(Recorded data)

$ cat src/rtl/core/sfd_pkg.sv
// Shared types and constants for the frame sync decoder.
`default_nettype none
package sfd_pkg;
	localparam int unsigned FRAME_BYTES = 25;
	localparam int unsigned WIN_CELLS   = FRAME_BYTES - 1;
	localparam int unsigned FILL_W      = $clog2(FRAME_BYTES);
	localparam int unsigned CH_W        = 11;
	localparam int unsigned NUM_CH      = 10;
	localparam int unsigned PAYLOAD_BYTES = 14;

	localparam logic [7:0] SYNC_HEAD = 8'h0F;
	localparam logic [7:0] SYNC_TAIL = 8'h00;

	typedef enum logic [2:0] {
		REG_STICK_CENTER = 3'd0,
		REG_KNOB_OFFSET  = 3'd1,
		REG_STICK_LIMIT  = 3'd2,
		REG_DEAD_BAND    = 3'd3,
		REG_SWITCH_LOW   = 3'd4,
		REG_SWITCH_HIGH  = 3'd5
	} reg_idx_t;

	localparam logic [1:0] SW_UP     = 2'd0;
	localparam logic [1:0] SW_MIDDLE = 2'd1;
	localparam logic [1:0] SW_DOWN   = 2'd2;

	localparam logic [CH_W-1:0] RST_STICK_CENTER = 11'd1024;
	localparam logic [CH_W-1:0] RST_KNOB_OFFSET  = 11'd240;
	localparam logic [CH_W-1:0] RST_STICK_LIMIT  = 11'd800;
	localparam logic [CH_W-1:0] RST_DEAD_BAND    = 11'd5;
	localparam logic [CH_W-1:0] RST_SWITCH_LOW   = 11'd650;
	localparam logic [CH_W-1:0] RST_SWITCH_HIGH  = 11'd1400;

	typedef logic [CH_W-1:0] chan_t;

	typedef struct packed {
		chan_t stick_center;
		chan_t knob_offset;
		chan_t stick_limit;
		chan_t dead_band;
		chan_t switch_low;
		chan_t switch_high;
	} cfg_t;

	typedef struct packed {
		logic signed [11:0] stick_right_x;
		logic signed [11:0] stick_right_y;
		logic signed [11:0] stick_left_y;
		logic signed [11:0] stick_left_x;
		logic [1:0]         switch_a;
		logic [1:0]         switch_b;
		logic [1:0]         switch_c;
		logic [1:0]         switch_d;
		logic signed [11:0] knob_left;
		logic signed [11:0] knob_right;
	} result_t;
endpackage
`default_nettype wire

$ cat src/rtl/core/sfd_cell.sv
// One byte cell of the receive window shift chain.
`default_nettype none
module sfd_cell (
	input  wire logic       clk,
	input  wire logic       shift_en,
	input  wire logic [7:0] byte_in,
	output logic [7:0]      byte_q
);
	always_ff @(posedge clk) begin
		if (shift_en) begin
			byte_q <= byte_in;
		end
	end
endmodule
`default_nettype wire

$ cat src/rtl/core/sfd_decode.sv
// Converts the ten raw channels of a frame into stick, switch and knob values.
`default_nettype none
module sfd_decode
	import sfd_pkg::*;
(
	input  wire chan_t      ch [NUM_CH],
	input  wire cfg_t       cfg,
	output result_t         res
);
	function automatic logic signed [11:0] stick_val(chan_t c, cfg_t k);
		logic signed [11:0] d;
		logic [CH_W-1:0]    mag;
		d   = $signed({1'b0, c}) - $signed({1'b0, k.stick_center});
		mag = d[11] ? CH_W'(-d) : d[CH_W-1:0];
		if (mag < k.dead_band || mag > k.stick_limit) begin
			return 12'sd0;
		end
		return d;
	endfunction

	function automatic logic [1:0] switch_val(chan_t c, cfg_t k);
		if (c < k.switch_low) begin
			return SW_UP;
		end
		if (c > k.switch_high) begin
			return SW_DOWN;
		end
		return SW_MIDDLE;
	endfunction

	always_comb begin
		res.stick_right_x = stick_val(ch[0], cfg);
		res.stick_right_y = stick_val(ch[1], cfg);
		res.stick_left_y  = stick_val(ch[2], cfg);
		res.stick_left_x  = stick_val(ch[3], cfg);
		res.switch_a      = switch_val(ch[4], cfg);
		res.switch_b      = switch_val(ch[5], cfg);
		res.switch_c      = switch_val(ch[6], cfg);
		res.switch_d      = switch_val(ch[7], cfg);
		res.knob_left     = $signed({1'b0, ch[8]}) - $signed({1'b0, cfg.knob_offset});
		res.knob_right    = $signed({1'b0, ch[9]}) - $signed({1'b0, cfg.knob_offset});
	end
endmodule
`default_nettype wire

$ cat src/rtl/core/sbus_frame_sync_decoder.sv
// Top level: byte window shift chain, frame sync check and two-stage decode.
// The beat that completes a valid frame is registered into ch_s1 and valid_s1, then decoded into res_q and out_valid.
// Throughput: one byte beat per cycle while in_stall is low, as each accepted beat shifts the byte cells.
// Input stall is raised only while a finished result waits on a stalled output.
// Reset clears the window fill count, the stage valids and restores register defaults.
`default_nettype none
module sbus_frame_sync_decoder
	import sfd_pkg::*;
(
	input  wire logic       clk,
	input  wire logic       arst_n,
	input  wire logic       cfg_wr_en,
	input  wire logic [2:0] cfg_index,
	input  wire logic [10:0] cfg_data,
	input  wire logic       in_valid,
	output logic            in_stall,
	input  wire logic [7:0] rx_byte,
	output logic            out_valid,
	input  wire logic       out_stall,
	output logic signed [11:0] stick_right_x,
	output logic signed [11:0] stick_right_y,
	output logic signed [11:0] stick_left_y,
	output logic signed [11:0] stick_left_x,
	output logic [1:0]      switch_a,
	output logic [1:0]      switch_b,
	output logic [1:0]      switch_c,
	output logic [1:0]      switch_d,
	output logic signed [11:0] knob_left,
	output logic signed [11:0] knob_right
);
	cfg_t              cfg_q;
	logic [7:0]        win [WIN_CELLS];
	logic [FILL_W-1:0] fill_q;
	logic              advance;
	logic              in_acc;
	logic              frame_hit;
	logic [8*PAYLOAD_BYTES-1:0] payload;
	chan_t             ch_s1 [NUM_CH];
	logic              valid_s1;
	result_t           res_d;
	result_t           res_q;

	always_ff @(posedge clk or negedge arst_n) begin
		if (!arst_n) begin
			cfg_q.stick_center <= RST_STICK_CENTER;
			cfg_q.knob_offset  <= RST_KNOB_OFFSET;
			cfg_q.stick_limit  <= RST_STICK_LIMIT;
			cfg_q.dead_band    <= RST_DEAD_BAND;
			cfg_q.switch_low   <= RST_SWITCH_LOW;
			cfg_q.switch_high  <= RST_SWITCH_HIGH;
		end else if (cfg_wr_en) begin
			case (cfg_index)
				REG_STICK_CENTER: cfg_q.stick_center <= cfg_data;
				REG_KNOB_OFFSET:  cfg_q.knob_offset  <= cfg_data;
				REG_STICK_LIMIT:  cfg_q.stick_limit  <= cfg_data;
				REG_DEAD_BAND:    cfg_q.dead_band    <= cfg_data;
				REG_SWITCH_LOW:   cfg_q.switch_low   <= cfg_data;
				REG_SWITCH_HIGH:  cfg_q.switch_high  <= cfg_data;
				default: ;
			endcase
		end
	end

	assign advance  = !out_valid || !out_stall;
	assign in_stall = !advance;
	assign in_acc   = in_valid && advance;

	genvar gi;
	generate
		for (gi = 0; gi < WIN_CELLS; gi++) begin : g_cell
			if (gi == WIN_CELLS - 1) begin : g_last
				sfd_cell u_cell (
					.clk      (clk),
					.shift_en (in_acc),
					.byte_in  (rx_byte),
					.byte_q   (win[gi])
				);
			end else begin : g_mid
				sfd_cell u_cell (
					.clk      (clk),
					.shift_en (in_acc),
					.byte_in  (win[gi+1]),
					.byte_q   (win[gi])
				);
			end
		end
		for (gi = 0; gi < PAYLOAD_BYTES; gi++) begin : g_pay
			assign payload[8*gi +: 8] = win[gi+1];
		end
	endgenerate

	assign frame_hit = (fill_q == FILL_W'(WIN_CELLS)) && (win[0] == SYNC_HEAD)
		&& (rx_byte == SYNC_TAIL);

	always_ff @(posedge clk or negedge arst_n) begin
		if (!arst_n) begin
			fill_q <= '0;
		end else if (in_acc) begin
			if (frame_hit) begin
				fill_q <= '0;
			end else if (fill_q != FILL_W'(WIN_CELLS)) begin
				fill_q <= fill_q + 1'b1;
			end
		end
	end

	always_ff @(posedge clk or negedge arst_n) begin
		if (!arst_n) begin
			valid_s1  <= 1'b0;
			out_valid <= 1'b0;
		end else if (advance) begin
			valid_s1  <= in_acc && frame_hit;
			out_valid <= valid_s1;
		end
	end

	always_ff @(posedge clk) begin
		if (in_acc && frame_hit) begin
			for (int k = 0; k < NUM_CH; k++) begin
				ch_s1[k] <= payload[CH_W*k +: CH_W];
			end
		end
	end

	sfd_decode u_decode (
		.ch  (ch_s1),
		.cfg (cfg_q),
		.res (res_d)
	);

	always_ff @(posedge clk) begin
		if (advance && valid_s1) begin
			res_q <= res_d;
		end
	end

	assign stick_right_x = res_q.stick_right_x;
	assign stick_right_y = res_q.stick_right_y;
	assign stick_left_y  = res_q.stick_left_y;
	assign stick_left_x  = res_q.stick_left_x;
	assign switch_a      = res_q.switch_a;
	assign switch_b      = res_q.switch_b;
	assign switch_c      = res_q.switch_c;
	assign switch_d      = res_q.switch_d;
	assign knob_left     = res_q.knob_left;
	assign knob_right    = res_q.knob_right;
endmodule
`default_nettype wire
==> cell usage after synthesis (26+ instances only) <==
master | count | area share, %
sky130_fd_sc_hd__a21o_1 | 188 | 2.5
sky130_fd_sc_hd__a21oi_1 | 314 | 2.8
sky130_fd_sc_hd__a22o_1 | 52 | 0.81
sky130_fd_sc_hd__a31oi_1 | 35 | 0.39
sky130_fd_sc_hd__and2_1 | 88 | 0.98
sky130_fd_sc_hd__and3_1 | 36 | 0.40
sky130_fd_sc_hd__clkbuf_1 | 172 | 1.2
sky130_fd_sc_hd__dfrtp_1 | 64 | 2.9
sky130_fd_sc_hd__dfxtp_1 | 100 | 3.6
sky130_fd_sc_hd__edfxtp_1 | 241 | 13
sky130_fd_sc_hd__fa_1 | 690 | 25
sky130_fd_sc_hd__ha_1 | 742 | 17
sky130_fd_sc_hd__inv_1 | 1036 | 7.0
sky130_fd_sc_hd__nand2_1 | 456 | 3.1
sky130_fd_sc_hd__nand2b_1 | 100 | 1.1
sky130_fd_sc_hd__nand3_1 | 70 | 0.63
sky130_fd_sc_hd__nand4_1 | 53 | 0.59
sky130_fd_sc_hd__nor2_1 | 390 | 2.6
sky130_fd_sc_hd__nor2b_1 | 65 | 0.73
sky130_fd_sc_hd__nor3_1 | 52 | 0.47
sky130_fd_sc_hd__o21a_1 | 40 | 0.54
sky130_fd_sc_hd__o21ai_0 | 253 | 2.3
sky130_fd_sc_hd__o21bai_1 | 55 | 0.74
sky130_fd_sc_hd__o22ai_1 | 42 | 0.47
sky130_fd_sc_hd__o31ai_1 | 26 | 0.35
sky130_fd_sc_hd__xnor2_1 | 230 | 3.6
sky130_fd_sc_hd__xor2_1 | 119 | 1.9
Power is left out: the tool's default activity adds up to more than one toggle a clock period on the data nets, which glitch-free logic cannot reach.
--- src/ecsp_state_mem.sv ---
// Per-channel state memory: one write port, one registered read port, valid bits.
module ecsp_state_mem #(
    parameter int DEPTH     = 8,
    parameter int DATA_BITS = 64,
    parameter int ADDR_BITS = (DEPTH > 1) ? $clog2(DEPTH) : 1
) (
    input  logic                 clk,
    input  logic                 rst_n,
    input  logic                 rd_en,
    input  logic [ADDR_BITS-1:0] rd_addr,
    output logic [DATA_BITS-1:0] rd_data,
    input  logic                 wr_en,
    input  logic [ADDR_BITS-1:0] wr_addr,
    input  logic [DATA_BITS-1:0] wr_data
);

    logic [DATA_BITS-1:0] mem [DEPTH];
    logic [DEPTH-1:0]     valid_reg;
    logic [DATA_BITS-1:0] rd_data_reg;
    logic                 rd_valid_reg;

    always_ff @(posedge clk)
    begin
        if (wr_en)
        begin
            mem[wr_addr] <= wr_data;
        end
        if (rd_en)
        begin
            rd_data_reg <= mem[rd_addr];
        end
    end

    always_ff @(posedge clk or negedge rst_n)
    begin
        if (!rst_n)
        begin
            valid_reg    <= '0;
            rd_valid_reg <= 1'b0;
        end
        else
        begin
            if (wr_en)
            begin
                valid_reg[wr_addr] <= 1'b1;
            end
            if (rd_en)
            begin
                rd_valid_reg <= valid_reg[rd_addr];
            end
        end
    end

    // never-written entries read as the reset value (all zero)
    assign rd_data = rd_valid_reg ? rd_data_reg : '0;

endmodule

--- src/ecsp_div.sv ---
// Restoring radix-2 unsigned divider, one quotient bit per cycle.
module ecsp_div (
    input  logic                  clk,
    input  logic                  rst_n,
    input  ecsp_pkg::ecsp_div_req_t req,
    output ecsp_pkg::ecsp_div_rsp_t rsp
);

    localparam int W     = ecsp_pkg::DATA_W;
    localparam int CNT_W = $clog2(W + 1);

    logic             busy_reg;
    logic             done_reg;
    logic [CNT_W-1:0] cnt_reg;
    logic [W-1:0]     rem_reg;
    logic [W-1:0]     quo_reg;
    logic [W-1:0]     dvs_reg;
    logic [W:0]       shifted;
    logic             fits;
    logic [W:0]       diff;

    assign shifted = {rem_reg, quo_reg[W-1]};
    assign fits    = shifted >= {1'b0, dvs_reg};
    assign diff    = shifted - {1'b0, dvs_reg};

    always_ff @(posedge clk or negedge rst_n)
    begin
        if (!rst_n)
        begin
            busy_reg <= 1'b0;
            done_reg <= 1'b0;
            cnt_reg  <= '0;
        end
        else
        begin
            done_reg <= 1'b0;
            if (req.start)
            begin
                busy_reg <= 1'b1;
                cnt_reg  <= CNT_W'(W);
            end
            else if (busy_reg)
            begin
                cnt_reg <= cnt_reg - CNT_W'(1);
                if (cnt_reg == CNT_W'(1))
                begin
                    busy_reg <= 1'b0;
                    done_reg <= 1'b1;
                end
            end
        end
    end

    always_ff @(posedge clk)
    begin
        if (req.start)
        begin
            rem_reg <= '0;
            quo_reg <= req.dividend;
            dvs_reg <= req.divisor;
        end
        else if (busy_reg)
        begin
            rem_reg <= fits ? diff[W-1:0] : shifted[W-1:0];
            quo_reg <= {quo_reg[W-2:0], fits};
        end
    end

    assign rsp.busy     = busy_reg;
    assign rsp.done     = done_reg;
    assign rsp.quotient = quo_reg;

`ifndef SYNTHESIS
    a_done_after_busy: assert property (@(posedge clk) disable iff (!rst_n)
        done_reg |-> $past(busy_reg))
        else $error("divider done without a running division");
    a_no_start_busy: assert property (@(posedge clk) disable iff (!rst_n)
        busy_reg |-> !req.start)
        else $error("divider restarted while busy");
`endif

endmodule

(End Recorded data)
(Recorded data)

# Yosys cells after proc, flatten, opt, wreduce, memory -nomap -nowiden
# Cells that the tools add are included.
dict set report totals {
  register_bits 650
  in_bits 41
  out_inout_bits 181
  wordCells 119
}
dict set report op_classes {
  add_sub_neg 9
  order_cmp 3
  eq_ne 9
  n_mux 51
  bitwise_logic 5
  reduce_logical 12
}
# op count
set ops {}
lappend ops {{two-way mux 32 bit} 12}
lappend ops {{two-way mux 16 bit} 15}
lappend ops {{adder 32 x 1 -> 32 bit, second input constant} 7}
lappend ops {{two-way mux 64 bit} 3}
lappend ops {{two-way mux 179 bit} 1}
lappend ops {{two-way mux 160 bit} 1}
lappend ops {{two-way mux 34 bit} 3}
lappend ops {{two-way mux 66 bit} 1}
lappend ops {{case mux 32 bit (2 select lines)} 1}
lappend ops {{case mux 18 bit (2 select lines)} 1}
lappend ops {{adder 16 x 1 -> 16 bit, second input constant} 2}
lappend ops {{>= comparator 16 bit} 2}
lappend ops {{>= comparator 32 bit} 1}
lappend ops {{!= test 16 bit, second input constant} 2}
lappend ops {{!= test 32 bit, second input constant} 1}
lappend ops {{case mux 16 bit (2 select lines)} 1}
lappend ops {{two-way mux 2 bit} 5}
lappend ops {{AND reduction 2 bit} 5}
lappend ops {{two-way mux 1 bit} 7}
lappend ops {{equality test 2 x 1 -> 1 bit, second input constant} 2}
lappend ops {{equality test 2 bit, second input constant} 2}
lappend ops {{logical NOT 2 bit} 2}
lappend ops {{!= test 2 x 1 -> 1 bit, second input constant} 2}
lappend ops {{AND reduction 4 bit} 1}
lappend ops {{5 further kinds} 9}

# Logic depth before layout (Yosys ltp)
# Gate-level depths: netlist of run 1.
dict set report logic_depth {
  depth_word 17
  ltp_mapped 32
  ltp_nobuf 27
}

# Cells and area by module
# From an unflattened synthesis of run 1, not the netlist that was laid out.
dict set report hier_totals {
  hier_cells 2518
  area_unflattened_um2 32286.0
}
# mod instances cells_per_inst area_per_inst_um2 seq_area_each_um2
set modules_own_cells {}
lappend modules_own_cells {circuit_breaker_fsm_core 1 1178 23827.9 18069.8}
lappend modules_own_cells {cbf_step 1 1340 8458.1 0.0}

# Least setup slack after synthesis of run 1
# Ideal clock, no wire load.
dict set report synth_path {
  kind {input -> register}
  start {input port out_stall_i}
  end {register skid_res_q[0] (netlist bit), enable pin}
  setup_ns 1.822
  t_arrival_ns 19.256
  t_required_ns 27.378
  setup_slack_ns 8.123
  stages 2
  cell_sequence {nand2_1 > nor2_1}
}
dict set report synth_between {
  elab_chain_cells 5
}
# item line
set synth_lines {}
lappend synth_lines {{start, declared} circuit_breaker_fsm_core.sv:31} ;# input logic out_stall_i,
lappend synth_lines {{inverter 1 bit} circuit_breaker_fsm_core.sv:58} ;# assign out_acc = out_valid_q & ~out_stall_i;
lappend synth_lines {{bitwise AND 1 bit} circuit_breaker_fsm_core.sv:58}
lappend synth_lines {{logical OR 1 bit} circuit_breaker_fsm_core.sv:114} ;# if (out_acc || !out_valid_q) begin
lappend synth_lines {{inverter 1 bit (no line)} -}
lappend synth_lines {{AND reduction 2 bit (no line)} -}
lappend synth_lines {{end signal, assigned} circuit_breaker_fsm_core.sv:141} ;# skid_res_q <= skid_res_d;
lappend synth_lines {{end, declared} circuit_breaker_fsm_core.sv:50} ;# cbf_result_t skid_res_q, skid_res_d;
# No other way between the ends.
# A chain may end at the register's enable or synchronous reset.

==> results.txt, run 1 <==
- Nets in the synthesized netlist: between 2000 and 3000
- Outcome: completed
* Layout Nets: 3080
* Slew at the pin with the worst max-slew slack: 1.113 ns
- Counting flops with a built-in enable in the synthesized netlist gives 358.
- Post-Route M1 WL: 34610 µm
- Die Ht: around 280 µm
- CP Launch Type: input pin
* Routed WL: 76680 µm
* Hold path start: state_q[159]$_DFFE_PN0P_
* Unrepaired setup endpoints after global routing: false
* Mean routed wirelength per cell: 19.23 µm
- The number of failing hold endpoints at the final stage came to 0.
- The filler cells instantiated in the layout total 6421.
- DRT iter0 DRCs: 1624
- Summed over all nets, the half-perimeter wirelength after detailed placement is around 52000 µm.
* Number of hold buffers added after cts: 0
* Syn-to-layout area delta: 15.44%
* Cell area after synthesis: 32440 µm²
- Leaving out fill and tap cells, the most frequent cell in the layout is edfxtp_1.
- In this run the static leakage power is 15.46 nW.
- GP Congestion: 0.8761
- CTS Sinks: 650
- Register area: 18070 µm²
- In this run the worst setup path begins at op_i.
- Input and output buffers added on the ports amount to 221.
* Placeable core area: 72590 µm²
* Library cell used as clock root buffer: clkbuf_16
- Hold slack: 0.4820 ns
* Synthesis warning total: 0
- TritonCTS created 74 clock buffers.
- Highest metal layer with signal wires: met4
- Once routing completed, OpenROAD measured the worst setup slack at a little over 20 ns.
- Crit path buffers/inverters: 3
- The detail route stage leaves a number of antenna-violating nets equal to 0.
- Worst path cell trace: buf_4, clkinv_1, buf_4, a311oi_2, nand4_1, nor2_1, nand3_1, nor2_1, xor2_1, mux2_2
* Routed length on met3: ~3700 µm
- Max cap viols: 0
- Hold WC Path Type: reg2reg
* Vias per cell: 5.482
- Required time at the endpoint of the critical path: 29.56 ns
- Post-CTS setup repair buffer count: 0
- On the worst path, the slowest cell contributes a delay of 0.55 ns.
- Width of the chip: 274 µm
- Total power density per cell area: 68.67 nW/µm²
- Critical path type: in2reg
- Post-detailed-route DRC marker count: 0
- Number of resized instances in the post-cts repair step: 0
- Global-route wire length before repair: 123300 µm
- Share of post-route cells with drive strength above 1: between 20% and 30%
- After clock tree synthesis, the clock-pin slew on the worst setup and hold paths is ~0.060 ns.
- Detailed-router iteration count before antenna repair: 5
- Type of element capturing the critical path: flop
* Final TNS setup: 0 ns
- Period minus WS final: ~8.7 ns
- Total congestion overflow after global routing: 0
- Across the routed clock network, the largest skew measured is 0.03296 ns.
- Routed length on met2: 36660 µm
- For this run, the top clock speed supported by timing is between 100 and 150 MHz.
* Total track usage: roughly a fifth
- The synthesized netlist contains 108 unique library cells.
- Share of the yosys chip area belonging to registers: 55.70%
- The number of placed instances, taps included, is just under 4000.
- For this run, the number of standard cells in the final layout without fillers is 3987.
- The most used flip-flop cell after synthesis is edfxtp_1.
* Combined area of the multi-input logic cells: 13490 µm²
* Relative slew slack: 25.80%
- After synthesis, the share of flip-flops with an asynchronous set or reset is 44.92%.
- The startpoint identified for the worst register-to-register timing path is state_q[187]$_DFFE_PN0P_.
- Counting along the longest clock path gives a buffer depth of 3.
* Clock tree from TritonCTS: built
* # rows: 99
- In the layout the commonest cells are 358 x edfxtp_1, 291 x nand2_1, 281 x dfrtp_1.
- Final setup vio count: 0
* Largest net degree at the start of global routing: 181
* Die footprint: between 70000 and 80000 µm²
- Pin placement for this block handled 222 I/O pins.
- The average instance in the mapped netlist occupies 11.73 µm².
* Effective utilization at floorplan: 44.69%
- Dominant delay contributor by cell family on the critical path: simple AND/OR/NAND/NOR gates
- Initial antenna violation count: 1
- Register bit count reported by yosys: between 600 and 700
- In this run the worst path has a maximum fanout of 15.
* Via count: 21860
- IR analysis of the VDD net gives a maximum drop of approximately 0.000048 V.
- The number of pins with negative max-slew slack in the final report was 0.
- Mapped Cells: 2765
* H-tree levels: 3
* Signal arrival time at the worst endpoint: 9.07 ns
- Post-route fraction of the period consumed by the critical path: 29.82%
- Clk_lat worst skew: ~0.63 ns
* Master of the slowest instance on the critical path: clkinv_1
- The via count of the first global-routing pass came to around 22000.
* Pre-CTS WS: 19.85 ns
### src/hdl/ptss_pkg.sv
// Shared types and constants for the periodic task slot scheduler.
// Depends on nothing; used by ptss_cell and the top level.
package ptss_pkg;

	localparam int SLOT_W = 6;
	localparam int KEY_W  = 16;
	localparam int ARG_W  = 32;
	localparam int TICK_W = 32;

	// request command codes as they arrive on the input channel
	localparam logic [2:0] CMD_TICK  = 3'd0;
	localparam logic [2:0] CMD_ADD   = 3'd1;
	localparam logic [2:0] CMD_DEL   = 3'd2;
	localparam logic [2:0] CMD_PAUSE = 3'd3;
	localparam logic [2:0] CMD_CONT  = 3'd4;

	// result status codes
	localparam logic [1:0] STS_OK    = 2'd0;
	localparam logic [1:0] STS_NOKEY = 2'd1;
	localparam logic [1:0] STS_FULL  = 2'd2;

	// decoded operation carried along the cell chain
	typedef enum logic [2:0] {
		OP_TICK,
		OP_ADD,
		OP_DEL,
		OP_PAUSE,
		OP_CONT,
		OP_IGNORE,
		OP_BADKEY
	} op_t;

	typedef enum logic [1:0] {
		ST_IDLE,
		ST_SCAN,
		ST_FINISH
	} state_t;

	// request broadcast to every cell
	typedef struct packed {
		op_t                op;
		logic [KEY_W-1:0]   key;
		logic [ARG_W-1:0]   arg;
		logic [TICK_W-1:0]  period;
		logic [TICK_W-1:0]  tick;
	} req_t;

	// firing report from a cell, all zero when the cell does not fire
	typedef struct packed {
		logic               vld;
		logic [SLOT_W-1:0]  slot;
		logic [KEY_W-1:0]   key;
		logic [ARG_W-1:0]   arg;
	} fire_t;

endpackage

(End Recorded data)

What is expected: Note every line in the material with "maximum" and copy it.

Final answer:
- In this run the worst path has a maximum fanout of 15.
- IR analysis of the VDD net gives a maximum drop of approximately 0.000048 V.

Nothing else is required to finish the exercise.